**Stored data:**
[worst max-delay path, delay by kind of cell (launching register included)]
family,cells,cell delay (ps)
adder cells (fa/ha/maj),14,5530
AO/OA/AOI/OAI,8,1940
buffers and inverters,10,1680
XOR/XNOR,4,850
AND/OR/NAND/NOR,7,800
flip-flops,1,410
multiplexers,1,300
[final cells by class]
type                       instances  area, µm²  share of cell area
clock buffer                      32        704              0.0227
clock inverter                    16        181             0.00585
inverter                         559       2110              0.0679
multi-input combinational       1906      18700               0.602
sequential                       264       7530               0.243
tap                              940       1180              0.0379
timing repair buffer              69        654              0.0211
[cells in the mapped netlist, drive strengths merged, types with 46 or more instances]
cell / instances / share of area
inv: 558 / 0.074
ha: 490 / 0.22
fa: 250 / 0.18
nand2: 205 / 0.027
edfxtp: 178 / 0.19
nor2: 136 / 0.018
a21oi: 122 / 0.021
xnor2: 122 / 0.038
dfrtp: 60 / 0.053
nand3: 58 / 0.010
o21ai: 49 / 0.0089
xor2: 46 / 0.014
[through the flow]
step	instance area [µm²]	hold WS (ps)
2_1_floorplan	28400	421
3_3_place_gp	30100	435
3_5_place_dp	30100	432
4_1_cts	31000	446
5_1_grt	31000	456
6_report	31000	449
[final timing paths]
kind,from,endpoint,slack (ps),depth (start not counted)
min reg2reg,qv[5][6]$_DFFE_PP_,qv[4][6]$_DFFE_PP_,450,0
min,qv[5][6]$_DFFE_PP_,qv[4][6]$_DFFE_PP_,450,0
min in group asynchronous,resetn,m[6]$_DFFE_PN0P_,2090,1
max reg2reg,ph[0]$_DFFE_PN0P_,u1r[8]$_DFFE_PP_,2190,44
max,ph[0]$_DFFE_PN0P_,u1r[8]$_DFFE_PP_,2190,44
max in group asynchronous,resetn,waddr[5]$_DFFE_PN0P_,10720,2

**EXERCISE GOAL:** Above are the records; copy every line in them that holds the word "timing".

**TASK RESPONSE:**
timing repair buffer              69        654              0.0211
[final timing paths]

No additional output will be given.